• Exercise instructions
In the data below, how many lines include the word "length"? Give only the number.

[Records to use Boundary: Start]

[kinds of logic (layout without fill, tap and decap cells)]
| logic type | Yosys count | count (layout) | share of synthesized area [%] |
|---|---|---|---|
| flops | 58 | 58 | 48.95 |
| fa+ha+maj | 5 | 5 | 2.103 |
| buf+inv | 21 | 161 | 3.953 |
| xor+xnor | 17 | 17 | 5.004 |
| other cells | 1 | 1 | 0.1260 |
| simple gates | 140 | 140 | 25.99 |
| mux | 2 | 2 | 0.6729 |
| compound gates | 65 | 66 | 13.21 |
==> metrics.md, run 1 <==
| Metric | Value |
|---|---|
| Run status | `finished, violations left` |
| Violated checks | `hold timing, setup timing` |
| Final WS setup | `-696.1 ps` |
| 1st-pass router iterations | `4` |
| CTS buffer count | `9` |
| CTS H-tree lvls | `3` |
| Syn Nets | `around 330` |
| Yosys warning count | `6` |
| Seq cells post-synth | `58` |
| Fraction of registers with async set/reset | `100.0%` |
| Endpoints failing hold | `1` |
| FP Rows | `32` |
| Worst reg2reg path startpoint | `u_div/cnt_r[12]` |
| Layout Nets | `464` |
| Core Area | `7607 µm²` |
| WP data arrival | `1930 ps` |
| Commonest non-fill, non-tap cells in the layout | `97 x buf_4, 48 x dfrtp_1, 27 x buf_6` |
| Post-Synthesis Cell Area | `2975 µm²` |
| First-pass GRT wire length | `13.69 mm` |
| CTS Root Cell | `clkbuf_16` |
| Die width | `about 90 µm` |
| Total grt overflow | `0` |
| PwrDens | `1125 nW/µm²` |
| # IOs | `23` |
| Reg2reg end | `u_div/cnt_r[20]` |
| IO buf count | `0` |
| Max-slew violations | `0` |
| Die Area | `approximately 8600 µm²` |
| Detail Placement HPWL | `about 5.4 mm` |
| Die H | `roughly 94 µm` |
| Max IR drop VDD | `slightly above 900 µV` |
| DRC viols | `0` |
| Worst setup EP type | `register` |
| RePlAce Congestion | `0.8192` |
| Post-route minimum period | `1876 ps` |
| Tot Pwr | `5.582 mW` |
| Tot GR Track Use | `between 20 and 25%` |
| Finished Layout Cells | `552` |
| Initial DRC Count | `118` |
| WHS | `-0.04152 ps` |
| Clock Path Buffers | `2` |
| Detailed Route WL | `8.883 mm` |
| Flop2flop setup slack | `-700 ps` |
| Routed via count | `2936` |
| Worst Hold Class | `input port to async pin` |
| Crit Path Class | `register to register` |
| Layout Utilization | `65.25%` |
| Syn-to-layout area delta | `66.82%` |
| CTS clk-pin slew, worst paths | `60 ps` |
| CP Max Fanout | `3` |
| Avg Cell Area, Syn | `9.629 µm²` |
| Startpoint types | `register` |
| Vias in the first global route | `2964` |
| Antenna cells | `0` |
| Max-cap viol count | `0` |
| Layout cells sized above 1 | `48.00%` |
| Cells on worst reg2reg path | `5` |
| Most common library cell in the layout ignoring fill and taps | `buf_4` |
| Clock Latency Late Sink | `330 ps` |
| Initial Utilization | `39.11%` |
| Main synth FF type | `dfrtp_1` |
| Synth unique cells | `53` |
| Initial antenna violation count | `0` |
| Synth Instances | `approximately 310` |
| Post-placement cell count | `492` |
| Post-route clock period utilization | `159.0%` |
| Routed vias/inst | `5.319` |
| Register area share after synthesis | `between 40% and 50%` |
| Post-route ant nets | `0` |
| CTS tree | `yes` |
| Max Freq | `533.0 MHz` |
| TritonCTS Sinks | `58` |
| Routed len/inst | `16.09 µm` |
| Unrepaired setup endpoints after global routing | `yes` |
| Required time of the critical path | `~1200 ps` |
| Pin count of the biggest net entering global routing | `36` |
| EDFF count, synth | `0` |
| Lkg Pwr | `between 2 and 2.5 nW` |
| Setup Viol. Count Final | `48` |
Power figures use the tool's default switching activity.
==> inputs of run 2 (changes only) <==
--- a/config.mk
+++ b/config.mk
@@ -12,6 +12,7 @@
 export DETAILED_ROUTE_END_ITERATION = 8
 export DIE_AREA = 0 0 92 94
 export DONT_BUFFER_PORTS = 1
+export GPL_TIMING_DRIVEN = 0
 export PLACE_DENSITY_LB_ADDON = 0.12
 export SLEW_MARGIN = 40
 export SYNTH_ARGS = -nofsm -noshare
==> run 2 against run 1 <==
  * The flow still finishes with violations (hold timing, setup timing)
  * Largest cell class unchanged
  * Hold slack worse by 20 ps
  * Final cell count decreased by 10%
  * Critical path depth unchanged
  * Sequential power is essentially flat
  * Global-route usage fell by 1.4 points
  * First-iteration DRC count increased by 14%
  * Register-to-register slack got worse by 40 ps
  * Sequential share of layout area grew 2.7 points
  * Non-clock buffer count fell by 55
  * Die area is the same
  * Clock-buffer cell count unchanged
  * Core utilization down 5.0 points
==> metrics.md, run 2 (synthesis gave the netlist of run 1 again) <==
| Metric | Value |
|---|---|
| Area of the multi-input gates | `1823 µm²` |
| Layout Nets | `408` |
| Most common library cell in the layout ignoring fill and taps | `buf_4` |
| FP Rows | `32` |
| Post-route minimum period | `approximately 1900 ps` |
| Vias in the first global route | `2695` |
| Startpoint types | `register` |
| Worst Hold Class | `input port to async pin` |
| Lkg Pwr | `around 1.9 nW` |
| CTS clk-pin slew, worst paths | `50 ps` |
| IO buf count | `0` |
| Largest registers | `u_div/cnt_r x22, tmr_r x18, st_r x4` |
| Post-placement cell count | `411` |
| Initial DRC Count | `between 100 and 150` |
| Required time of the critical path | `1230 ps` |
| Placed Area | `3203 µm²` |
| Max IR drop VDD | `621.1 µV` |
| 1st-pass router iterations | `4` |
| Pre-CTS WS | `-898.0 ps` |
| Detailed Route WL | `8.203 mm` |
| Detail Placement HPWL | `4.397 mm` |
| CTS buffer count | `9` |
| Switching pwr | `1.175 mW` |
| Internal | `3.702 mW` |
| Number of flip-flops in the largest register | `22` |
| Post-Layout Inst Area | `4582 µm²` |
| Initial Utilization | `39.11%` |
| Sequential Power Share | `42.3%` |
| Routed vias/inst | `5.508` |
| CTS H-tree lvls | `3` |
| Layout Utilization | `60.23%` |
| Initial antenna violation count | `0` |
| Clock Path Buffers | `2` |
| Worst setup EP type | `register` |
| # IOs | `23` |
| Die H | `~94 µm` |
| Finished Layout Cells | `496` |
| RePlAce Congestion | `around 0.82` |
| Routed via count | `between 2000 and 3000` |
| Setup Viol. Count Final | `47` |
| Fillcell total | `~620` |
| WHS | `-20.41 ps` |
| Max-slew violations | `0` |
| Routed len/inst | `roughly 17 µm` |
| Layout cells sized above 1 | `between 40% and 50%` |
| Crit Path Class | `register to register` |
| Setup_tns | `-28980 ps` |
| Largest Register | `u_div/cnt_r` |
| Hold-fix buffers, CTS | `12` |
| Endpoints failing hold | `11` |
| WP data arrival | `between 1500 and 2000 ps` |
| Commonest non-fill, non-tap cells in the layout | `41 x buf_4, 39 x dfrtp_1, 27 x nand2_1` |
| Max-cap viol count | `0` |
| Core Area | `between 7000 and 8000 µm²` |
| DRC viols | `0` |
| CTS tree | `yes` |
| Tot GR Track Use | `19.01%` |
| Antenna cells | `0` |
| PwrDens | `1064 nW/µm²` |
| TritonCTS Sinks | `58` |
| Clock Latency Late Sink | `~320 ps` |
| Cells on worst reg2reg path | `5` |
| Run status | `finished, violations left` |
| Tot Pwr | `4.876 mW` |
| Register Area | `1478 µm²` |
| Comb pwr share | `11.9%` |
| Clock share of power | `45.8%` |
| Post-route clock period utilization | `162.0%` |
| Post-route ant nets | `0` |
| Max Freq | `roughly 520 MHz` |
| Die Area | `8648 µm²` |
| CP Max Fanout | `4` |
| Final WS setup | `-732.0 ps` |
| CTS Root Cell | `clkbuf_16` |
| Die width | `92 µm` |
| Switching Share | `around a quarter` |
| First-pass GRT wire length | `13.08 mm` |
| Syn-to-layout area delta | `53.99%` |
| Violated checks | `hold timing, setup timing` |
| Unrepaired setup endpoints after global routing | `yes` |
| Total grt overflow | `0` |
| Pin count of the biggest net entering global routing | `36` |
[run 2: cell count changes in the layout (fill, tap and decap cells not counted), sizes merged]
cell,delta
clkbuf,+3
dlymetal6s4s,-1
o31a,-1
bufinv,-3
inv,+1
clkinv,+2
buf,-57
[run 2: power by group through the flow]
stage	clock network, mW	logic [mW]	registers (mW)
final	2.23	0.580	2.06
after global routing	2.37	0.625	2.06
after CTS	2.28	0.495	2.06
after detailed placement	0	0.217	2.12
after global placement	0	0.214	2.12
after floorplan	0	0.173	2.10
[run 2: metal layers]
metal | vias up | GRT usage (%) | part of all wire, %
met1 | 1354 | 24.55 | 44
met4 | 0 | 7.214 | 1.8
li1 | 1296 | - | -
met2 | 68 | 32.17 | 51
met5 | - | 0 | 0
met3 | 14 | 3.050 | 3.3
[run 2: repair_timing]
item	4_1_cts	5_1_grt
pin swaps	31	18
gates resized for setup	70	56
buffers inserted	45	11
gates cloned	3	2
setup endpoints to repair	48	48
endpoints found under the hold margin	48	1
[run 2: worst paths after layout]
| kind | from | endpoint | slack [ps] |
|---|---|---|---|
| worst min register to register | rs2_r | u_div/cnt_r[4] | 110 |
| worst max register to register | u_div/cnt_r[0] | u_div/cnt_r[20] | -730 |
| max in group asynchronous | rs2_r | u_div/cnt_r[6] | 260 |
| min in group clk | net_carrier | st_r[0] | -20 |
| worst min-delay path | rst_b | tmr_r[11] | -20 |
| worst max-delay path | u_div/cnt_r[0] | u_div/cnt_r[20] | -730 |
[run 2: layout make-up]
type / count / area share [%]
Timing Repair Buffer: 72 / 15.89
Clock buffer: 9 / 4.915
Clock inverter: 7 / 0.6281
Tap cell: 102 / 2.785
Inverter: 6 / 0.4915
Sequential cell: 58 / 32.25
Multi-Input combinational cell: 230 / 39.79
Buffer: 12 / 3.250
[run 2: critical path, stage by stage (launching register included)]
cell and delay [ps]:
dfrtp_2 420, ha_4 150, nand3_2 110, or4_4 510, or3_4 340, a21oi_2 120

[Records to use Boundary: End]

• Response to this task
2